Your task: Only one stretch of the data below is wanted: the lines from the one with "of all wire" through the one with "51 | 0.06730 |", repeated exactly.
-------- Records shown
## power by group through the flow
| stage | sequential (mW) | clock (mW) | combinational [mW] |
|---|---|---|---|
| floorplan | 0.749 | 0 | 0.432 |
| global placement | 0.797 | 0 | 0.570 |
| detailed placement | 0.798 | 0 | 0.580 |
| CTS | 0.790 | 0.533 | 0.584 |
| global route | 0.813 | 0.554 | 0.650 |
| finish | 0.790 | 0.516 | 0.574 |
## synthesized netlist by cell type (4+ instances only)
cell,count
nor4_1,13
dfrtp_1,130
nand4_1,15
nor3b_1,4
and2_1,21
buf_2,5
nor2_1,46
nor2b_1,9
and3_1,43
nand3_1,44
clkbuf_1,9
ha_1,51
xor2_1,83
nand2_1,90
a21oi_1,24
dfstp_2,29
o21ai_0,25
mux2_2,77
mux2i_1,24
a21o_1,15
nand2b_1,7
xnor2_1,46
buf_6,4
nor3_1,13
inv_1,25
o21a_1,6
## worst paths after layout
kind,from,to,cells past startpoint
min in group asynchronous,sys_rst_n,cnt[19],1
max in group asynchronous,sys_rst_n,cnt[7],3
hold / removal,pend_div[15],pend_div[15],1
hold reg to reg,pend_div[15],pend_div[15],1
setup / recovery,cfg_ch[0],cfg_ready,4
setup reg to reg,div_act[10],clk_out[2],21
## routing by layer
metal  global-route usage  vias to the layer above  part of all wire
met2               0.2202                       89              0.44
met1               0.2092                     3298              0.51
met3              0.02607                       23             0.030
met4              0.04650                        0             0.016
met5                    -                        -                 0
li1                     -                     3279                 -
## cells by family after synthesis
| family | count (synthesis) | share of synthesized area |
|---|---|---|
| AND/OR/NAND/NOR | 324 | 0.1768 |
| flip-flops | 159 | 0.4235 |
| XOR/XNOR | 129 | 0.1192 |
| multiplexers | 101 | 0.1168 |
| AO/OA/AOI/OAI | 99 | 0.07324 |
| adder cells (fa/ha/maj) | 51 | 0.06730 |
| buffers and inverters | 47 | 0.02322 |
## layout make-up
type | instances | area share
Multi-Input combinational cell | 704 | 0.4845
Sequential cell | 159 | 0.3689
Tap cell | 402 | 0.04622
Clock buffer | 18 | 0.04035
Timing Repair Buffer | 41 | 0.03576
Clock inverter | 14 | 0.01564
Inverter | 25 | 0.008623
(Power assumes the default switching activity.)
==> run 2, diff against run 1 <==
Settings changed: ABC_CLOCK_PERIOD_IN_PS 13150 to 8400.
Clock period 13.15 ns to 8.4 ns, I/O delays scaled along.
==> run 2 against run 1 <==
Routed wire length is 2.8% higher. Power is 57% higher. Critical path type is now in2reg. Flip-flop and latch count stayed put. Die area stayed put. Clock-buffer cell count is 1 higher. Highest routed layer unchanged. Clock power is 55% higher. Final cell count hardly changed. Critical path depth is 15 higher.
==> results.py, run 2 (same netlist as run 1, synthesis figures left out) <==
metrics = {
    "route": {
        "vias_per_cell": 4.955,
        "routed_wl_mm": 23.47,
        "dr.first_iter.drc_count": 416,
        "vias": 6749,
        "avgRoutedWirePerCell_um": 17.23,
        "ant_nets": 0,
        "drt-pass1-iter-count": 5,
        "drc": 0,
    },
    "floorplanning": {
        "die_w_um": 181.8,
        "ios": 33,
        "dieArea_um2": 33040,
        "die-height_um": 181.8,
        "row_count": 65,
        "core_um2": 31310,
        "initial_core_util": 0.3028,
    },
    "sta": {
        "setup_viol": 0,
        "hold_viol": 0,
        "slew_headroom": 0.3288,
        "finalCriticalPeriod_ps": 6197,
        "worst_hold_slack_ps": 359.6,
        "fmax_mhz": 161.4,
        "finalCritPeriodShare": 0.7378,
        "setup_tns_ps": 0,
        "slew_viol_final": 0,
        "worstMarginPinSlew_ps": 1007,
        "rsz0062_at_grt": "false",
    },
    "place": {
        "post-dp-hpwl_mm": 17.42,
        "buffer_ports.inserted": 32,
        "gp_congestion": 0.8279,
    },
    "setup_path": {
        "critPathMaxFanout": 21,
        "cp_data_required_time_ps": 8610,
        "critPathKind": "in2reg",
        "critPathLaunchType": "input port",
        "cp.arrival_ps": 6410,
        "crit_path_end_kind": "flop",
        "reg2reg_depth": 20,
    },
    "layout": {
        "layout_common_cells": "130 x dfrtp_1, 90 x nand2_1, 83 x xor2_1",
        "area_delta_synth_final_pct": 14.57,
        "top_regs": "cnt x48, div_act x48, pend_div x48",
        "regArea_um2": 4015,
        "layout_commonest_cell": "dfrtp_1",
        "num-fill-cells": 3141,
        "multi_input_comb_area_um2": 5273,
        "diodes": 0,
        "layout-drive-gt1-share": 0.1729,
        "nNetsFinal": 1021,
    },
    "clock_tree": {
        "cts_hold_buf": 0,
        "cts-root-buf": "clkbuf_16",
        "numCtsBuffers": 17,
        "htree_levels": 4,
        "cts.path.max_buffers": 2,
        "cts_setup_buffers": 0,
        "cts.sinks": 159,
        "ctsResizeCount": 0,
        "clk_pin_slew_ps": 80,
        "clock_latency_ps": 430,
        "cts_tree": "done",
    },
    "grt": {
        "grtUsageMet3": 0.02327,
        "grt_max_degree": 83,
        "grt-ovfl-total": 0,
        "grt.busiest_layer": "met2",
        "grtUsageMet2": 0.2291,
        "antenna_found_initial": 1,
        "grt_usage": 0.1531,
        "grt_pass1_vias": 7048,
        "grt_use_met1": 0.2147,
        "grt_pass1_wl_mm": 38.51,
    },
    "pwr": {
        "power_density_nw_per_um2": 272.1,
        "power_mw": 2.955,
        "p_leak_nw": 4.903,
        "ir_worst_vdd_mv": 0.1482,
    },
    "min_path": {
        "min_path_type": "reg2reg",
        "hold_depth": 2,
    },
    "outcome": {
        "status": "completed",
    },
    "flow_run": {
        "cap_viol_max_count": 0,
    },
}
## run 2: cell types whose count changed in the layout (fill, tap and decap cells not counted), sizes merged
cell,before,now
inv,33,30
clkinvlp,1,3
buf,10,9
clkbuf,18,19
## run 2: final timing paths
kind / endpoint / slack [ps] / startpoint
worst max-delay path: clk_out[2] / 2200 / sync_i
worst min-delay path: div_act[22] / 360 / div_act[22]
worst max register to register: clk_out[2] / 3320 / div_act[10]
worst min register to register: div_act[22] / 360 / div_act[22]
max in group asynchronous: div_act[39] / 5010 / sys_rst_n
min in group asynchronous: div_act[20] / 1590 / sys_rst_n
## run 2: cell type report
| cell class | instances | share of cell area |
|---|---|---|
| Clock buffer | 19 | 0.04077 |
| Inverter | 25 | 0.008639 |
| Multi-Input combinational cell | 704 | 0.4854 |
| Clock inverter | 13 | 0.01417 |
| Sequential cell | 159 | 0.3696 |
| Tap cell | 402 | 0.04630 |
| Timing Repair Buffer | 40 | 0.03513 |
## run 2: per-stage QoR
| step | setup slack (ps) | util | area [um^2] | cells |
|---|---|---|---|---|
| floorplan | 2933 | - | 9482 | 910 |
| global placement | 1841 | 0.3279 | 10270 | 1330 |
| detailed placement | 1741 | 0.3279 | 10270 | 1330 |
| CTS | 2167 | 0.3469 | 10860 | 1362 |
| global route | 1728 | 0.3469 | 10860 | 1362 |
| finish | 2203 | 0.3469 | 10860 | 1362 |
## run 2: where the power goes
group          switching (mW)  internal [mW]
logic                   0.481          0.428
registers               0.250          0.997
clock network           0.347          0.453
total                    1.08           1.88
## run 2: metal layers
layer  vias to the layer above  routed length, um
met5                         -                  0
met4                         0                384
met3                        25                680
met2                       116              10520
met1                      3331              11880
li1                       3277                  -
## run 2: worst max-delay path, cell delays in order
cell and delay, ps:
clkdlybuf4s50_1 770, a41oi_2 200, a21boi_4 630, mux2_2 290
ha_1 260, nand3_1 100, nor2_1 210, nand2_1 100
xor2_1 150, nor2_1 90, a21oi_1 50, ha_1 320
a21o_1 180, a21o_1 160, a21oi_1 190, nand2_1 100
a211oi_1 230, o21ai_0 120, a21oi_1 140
### config.mk
export PLATFORM = sky130hd
export DESIGN_NAME = camera_capture
export DESIGN_NICKNAME = d
export VERILOG_FILES = /design/src/rtl/camera_capture.sv
export SDC_FILE = /design/constraint.sdc
export NUM_CORES = 1
export LEC_CHECK = 0
export BUFFER_PORTS_ARGS = -buffer_cell sky130_fd_sc_hd__buf_2
export CORE_MARGIN = 5
export CORE_UTILIZATION = 60
export DETAILED_ROUTE_END_ITERATION = 12
export GPL_ROUTABILITY_DRIVEN = 0
export PLACE_DENSITY = 0.82
export SKIP_CTS_REPAIR_TIMING = 1
export SLEW_MARGIN = 20
export SYNTH_ARGS = -nofsm -noshare
export SYNTH_HDL_FRONTEND = slang
export SYNTH_SLANG_ARGS = --single-unit
### constraint.sdc
create_clock -name CLK -period 7.55 [get_ports CLK]
set_clock_uncertainty 0.15 [all_clocks]
set_input_delay 0 -clock CLK [delete_from_list [all_inputs] [get_ports CLK]]
set_output_delay 0 -clock CLK [all_outputs]
set_load 0.02 [all_outputs]
### src/rtl/camera_capture.sv
`default_nettype none
// ============================================================================
// Module  : camera_capture
// Brief   : Captures RGB565 camera bytes into an RGB332 frame buffer write port.
// Revision: 1.0
// ============================================================================
module camera_capture #(
    parameter int SCREEN_WIDTH  = 176,
    parameter int SCREEN_HEIGHT = 144,
    parameter int ADDR_W        = 15
) (
    input  logic              CLK,
    input  logic              RESET,
    input  logic              VSYNC,
    input  logic              HREF,
    input  logic [7:0]        DATA,
    output logic [7:0]        PIXEL_DATA,
    output logic [ADDR_W-1:0] W_ADDR,
    output logic              W_EN,
    output logic              FRAME_DONE,
    output logic              DROP
);

    // Counters reach exactly the window size and stick there, so an
    // out-of-window position can never alias onto a valid address.
    localparam int X_W = $clog2(SCREEN_WIDTH + 1);
    localparam int Y_W = $clog2(SCREEN_HEIGHT + 1);
    localparam logic [X_W-1:0]    X_LIMIT     = X_W'(SCREEN_WIDTH);
    localparam logic [Y_W-1:0]    Y_LIMIT     = Y_W'(SCREEN_HEIGHT);
    localparam logic [ADDR_W-1:0] LINE_STRIDE = ADDR_W'(SCREEN_WIDTH);

    typedef enum logic [2:0] {
        SYNC   = 3'd0,
        VBLANK = 3'd1,
        HBLANK = 3'd2,
        PIX_HI = 3'd3,
        PIX_LO = 3'd4
    } state_t;

    state_t            state_q, state_d;
    logic [X_W-1:0]    x_q, x_d;
    logic [Y_W-1:0]    y_q, y_d;
    logic [5:0]        hi_q, hi_d;
    logic [7:0]        pixel_q, pixel_d;
    logic [ADDR_W-1:0] addr_q, addr_d;
    logic              wen_q, wen_d;
    logic              done_q, done_d;
    logic              drop_q, drop_d;

    logic              in_window;
    logic [ADDR_W-1:0] pix_addr;
    logic [X_W-1:0]    x_inc;
    logic [Y_W-1:0]    y_inc;

    assign in_window = (x_q < X_LIMIT) && (y_q < Y_LIMIT);
    assign pix_addr  = ADDR_W'(x_q) + (ADDR_W'(y_q) * LINE_STRIDE);
    assign x_inc     = (x_q == X_LIMIT) ? x_q : x_q + 1'b1;
    assign y_inc     = (y_q == Y_LIMIT) ? y_q : y_q + 1'b1;

    always_comb begin
        state_d = state_q;
        x_d     = x_q;
        y_d     = y_q;
        hi_d    = hi_q;
        pixel_d = pixel_q;
        addr_d  = addr_q;
        wen_d   = 1'b0;
        done_d  = 1'b0;
        drop_d  = drop_q;

        case (state_q)
            SYNC: begin
                if (VSYNC) begin
                    state_d = VBLANK;
                end
            end
            VBLANK: begin
                if (!VSYNC) begin
                    state_d = HBLANK;
                    x_d     = '0;
                    y_d     = '0;
                    drop_d  = 1'b0;
                end
            end
            HBLANK, PIX_HI: begin
                if (VSYNC) begin
                    state_d = VBLANK;
                    done_d  = 1'b1;
                end else if (HREF) begin
                    // Only R[4:2] and G[5:3] of the high byte survive conversion.
                    hi_d    = {DATA[7:5], DATA[2:0]};
                    state_d = PIX_LO;
                end else if (state_q == PIX_HI) begin
                    state_d = HBLANK;
                    x_d     = '0;
                    y_d     = y_inc;
                end
            end
            PIX_LO: begin
                if (VSYNC) begin
                    state_d = VBLANK;
                    done_d  = 1'b1;
                end else if (HREF) begin
                    state_d = PIX_HI;
                    x_d     = x_inc;
                    if (in_window) begin
                        pixel_d = {hi_q, DATA[4:3]};
                        addr_d  = pix_addr;
                        wen_d   = 1'b1;
                    end else begin
                        drop_d  = 1'b1;
                    end
                end else begin
                    // Line ended mid-pixel: the stored high byte is discarded.
                    state_d = HBLANK;
                    x_d     = '0;
                    y_d     = y_inc;
                end
            end
            default: begin
                state_d = SYNC;
            end
        endcase
    end

    always_ff @(posedge CLK or negedge RESET) begin
        if (!RESET) begin
            state_q <= SYNC;
            x_q     <= '0;
            y_q     <= '0;
            hi_q    <= '0;
            pixel_q <= '0;
            addr_q  <= '0;
            wen_q   <= 1'b0;
            done_q  <= 1'b0;
            drop_q  <= 1'b0;
        end else begin
            state_q <= state_d;
            x_q     <= x_d;
            y_q     <= y_d;
            hi_q    <= hi_d;
            pixel_q <= pixel_d;
            addr_q  <= addr_d;
            wen_q   <= wen_d;
            done_q  <= done_d;
            drop_q  <= drop_d;
        end
    end

    assign PIXEL_DATA = pixel_q;
    assign W_ADDR     = addr_q;
    assign W_EN       = wen_q;
    assign FRAME_DONE = done_q;
    assign DROP       = drop_q;

endmodule
`default_nettype wire

; Yosys cells after proc, flatten, opt, wreduce, memory -nomap -nowiden
; Cells that the tools add are included.
[word_totals]
ramBits = 0
mem_bits_ro = 0
regBits = 51
elab_cells = 79
memories = 0
latch_bits = 0
output_inout_bits = 26
input_bits = 12
[classes]
order_cmp = 2
n_div = 0
n_reduce_logical = 12
n_bitwise = 1
addsub = 3
mul = 1
shifts = 0
eq_ne = 17
muxes = 34
[ops]
columns = operator, n
row1 = 8-bit two-way mux, 13
row2 = 8-bit case mux with 3 select lines, 2
row3 = "2-bit != test, second input constant", 9
row4 = "8-bit by 1-bit adder with 8-bit output, second input constant", 2
row5 = "8-bit equality test, second input constant", 2
row6 = "8-bit less-than comparator, second input constant", 2
row7 = 8-bit by 15-bit adder with 15-bit output, 1
row8 = 3-bit two-way mux, 5
row9 = 7-bit AND reduction, 2
row10 = 3-bit case mux with 4 select lines, 1
row11 = "8-bit by 4-bit multiplier with 11-bit output, second input constant", 1
row12 = 1-bit two-way mux, 11
row13 = "3-bit by 2-bit equality test with 1-bit output, second input constant", 2
row14 = 3-bit AND reduction, 2
row15 = 5-bit AND reduction, 1
row16 = "4-bit != test, second input constant", 1
row17 = 4-bit AND reduction, 1
row18 = "3-bit by 1-bit equality test with 1-bit output, second input constant", 1
row19 = "3-bit equality test, second input constant", 1
row20 = 3-bit zero test, 1
row21 = "3-bit != test, second input constant", 1
row22 = 3-bit nonzero test, 1
row23 = 3-bit OR reduction, 1
row24 = 2-bit two-way mux, 1
row25 = 5 further kinds, 5

; Depth between registers and ports, before layout
[depth]
depth_word = 6
depth_mapped = 11
depth_no_buf = 11

; Worst setup path before layout
; Ideal clock, no wire load.
[synth_timing]
path_kind = reg-to-reg
startpoint = register y_q[0]
endpoint = register addr_q[14] (netlist: W_ADDR[14])
synth_period_minus_slack_ns = 3.283
n_path_buf = 0
required_time_ns = 7.275
arrival_ns = 3.008
slack_ns = 4.267
path_stages_with_launch = 11
setup_ns = 0.125
path_cell_list = dfrtp_1 > ha_1 > ha_1 > fa_1 > ha_1 > a21oi_1 > a21oi_1 > nor4b_1 > o2111ai_2 > xnor2_1 > mux2_4
[synth_via]
elab_chain_len = 3
word_cells_on_any_way = 5
cone_classes = 1 x add/sub / 1 x mul / 1 x order compare / 2 x reduce/logical
[synth_rtl]
columns = element, line_no
row1 = "start, declared", 42  ; logic [Y_W-1:0] y_q, y_d;
row2 = "start signal, assigned", 140  ; y_q <= y_d;
row3 = branches (longest 3 deep; another with 8-bit by 15-bit adder with 15-bit output), n/a
row4 = "end signal, assigned", 143  ; addr_q <= addr_d;
row5 = "end, declared", 45  ; logic [ADDR_W-1:0] addr_q, addr_d;
; Parallel ways; which one is timed is not known.
; A chain may end at the register's enable or synchronous reset.

; Worst setup path in the final report
; Same ends and word-level chain as after synthesis.

==> impl_metrics.tcl <==
set metrics [dict create \
    status "finished clean" \
    dr.pass1.iters 5 \
    setup_violations 0 \
    grt_use_met3 0.0605 \
    synth_top_family_by_area "compound AO/OA/AOI/OAI gates" \
    synth.top_cells.by_area "dfrtp_1, ha_1, mux2_2" \
    grtUsageMet2 0.322 \
    fin_hold_ws_ns 0.171 \
    ioPinCount 38 \
    cts.clk_slew.worst_paths_ns 0.10 \
    tns_ns 0 \
    io_buffer_count 37 \
    hold_viol_final 0 \
    critPathMaxFanout 8 \
    start_util 0.619 \
    fin_crit_ns 3.52 \
    synthMuxAreaShare 0.0858 \
    yosysUniqueCellTypes 53 \
    syn_avg_cell_area_sq_um 10.2 \
    grt_busiest_layer "met2" \
    cts_max_level 2 \
    vias_per_cell 5.84 \
    first_iter_violations 186 \
    clock-sinks 51 \
    ys_warn_count 0 \
    coreArea_sq_um 5140 \
    timing.final.crit_share 0.466 \
    synth_xor_area_frac 0.0303 \
    die_height_um 82.8 \
    synthAdderAreaFrac 0.140 \
    insertion_delay_ns 0.31 \
    hp-class "in -> async" \
    path_class "reg -> reg" \
    n_fill_cell 404 \
    fmax_mhz 284 \
    drcViolationCount 0 \
    globalRouteMet1Util 0.291 \
    syn_area_sq_um 3180 \
    tritoncts "yes" \
    regArea_sq_um 1280 \
    dp_hpwl_um 4560 \
    cts_made_buffers 5 \
    postLayoutCellArea_sq_um 3630 \
    synth_area_leader_cell "dfrtp_1" \
    maxCapViolCount 0 \
    timing.final.ws_setup_ns 4.03 \
    power.leakage_nw 1.79 \
    ys_seq_elements 51 \
    synth_edf_count 0 \
    drv_slew 0 \
    drive_gt1_frac 0.226 \
    ir_drop_mv 0.188 \
    yosysSeqAreaShare 0.401 \
    max_slew.worst_pin.slew_ns 0.695 \
    placed_area_sq_um 3430 \
    r2r_slack_ns 4.03 \
    post-place-ws_ns 4.05 \
    grt_pass1_vias 2354 \
    dieArea_sq_um 6860 \
    ant_nets 0 \
    cts-root-buf "clkbuf_8" \
    syn2layout_area_growth_pct 14.1 \
    cellPowerDensity_nw_per_um2 169 \
    synth-compound-area-share 0.168 \
    diodes 0 \
    max-slew-margin-rel 0.537 \
    gr-total-overflow 0 \
    die_width_um 82.8 \
    cts.path.max_buffers 2 \
    synth_fp_nets 357 \
    end_kind "flip-flop" \
    grt_max_degree 52 \
    grt_use_total 0.209 \
    cp.required_ns 7.61 \
    netlist_instances 313 \
    rsz0062_at_grt "no" \
    synthSimpleGateAreaFrac 0.140 \
    start_kind "flip-flop" \
    synth.top_cell.area_share 0.401 \
    row_count 26 \
    yosysMostFrequentCell "dfrtp_1" \
    grt_pass1_wl_um 11000 \
    arrival_ns 3.57 \
    multi_input_comb_area_sq_um 1800 \
    vias 2528 \
    wl_um 6660 \
    synthArstFlopShare 1.00 \
    antenna_found_initial 0 \
    finalNetCount 406 \
    ys.flop_type "dfrtp_1" \
    synth_common_cells "dfrtp_1, nor2_1, ha_1, mux2_2, o21ai_0" \
    wire_per_inst_um 15.4 \
]
-- cells by family after synthesis --
| group | count (synthesis) |
|---|---|
| and+or+nand+nor | 86 |
| AOI/OAI and AO/OA | 84 |
| DFF | 51 |
| adders and majority gates | 32 |
| buffers and inverters | 25 |
| muxes | 24 |
| xor gates and xnor gates | 11 |
-- state kept, by name, summed over array words and instances (netlist names) --
signal and count:
W_ADDR 15, PIXEL_DATA 8, x_q 8, y_q 8, hi_q 6, state_q 3, DROP 1, FRAME_DONE 1
W_EN 1
-- layout make-up --
| type | count | area share |
|---|---|---|
| Multi-Input combinational cell | 237 | 0.496 |
| Timing Repair Buffer | 50 | 0.0855 |
| Tap cell | 70 | 0.0241 |
| Clock inverter | 3 | 0.00655 |
| Inverter | 17 | 0.0176 |
| Sequential cell | 51 | 0.352 |
| Clock buffer | 5 | 0.0190 |
-- per-stage QoR --
stage / power [mW] / utilization / cells
final: 0.614 / 0.706 / 433
after global routing: 0.651 / 0.706 / 433
after CTS: 0.612 / 0.685 / 422
after floorplan: 0.405 / - / 313
after detailed placement: 0.449 / 0.667 / 414
after global placement: 0.443 / 0.667 / 414
-- cell usage in the layout (no fill, tap or decap), types with 4 or more instances in the layout --
cell type / instances
o21ai_1: 9
buf_2: 37
xor2_1: 5
xnor2_1: 6
inv_1: 16
nand2b_1: 7
mux2_2: 22
nand3_1: 7
a21oi_1: 20
and3_1: 4
dfrtp_1: 51
nand2_1: 15
o31ai_1: 7
nor3_1: 4
ha_1: 26
nor2_1: 28
o21ai_0: 21
dlygate4sd3_1: 11
clkbuf_8: 5
fa_1: 6
a211oi_1: 4
-- worst max-delay path, stage by stage, from the launching register on --
cell	delay [ns]
dfrtp_1	0.47
ha_1	0.33
ha_1	0.32
fa_1	0.50
ha_1	0.34
a21oi_1	0.09
a21oi_1	0.19
nor4b_1	0.42
o2111ai_2	0.19
xnor2_1	0.16
mux2_4	0.26
-- power by group --
part           switching, mW  internal [mW]  leakage [nW]
clock                 0.0978         0.0671        0.0461
sequential            0.0200          0.303         0.680
combinational         0.0735         0.0534          1.07
total                  0.191          0.423          1.79
-- final timing paths --
kind                           start            end  cells past startpoint
max                           y_q[0]     W_ADDR[14]                     10
min                            RESET         y_q[6]                      3
max reg2reg                   y_q[0]     W_ADDR[14]                     10
min reg2reg                W_ADDR[0]      W_ADDR[0]                      1
max in group asynchronous      RESET     W_ADDR[13]                      3
min in group CLK             DATA[4]  PIXEL_DATA[1]                      3
-- routing by layer --
layer	vias up	share of wire
met2	98	0.46
met3	8	0.076
met5	-	0
li1	1222	-
met1	1200	0.45
met4	0	0.014
Note: power is estimated with default switching activity, not from simulation.
File: src/rtl/clk_enable_gen.sv
// Multi-channel programmable clock-enable generator: each channel emits a one-cycle
// tick every D cycles and, in mode 1, a 50%-duty square wave of period 2*D.
module clk_enable_gen #(
  parameter int NUM_CH      = 4,
  parameter int CNT_W       = 16,
  parameter int DEFAULT_DIV = 4
) (
  input  logic                                          clk_in,
  input  logic                                          reset_n,
  input  logic [NUM_CH-1:0]                             ch_en,
  input  logic                                          sync_all,
  input  logic                                          cfg_we,
  input  logic [((NUM_CH > 1) ? $clog2(NUM_CH) : 1)-1:0] cfg_ch,
  input  logic [CNT_W-1:0]                              cfg_div,
  input  logic                                          cfg_mode,
  output logic [NUM_CH-1:0]                             tick,
  output logic [NUM_CH-1:0]                             div_out,
  output logic [NUM_CH-1:0]                             cfg_pending
);

  localparam logic [CNT_W-1:0] RST_DIV =
    (DEFAULT_DIV < 2) ? CNT_W'(2) : CNT_W'(DEFAULT_DIV);

  function automatic logic [CNT_W-1:0] clamp_div(input logic [CNT_W-1:0] d);
    return (d < CNT_W'(2)) ? CNT_W'(2) : d;
  endfunction

  logic [CNT_W-1:0]  cnt     [NUM_CH];
  logic [CNT_W-1:0]  act_div [NUM_CH];
  logic [CNT_W-1:0]  shd_div [NUM_CH];
  logic [NUM_CH-1:0] act_mode;
  logic [NUM_CH-1:0] shd_mode;

  logic [NUM_CH-1:0] wrap;
  logic [NUM_CH-1:0] apply;
  logic [NUM_CH-1:0] hit;

  // Config writes have no back-pressure: every cfg_we cycle is accepted, and a
  // write to a channel that is still pending simply replaces its shadow.
  always_comb begin
    wrap  = '0;
    apply = '0;
    hit   = '0;
    for (int i = 0; i < NUM_CH; i++) begin
      wrap[i]  = ch_en[i] && (cnt[i] == act_div[i] - CNT_W'(1));
      apply[i] = cfg_pending[i] && (sync_all || !ch_en[i] || wrap[i]);
      hit[i]   = cfg_we && (int'(cfg_ch) == i);
    end
  end

  always_ff @(posedge clk_in or negedge reset_n) begin
    if (!reset_n) begin
      for (int i = 0; i < NUM_CH; i++) begin
        cnt[i]     <= '0;
        act_div[i] <= RST_DIV;
        shd_div[i] <= RST_DIV;
      end
      act_mode    <= '0;
      shd_mode    <= '0;
      tick        <= '0;
      div_out     <= '0;
      cfg_pending <= '0;
    end else begin
      for (int i = 0; i < NUM_CH; i++) begin
        if (sync_all || !ch_en[i]) begin
          cnt[i]     <= '0;
          tick[i]    <= 1'b0;
          div_out[i] <= 1'b0;
        end else if (wrap[i]) begin
          cnt[i]  <= '0;
          tick[i] <= 1'b1;
          // The wrap belongs to the old period, so the toggle follows the old mode;
          // switching to mode 0 parks the square output low.
          if (apply[i] && !shd_mode[i])
            div_out[i] <= 1'b0;
          else if (act_mode[i])
            div_out[i] <= ~div_out[i];
        end else begin
          cnt[i]  <= cnt[i] + CNT_W'(1);
          tick[i] <= 1'b0;
        end

        if (apply[i]) begin
          act_div[i]     <= shd_div[i];
          act_mode[i]    <= shd_mode[i];
          cfg_pending[i] <= 1'b0;
        end
        // A write landing on the apply edge stays in the shadow for the next wrap.
        if (hit[i]) begin
          shd_div[i]     <= clamp_div(cfg_div);
          shd_mode[i]    <= cfg_mode;
          cfg_pending[i] <= 1'b1;
        end
      end
    end
  end

endmodule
----------------
Task response:
metal  global-route usage  vias to the layer above  part of all wire
met2               0.2202                       89              0.44
met1               0.2092                     3298              0.51
met3              0.02607                       23             0.030
met4              0.04650                        0             0.016
met5                    -                        -                 0
li1                     -                     3279                 -
## cells by family after synthesis
| family | count (synthesis) | share of synthesized area |
|---|---|---|
| AND/OR/NAND/NOR | 324 | 0.1768 |
| flip-flops | 159 | 0.4235 |
| XOR/XNOR | 129 | 0.1192 |
| multiplexers | 101 | 0.1168 |
| AO/OA/AOI/OAI | 99 | 0.07324 |
| adder cells (fa/ha/maj) | 51 | 0.06730 |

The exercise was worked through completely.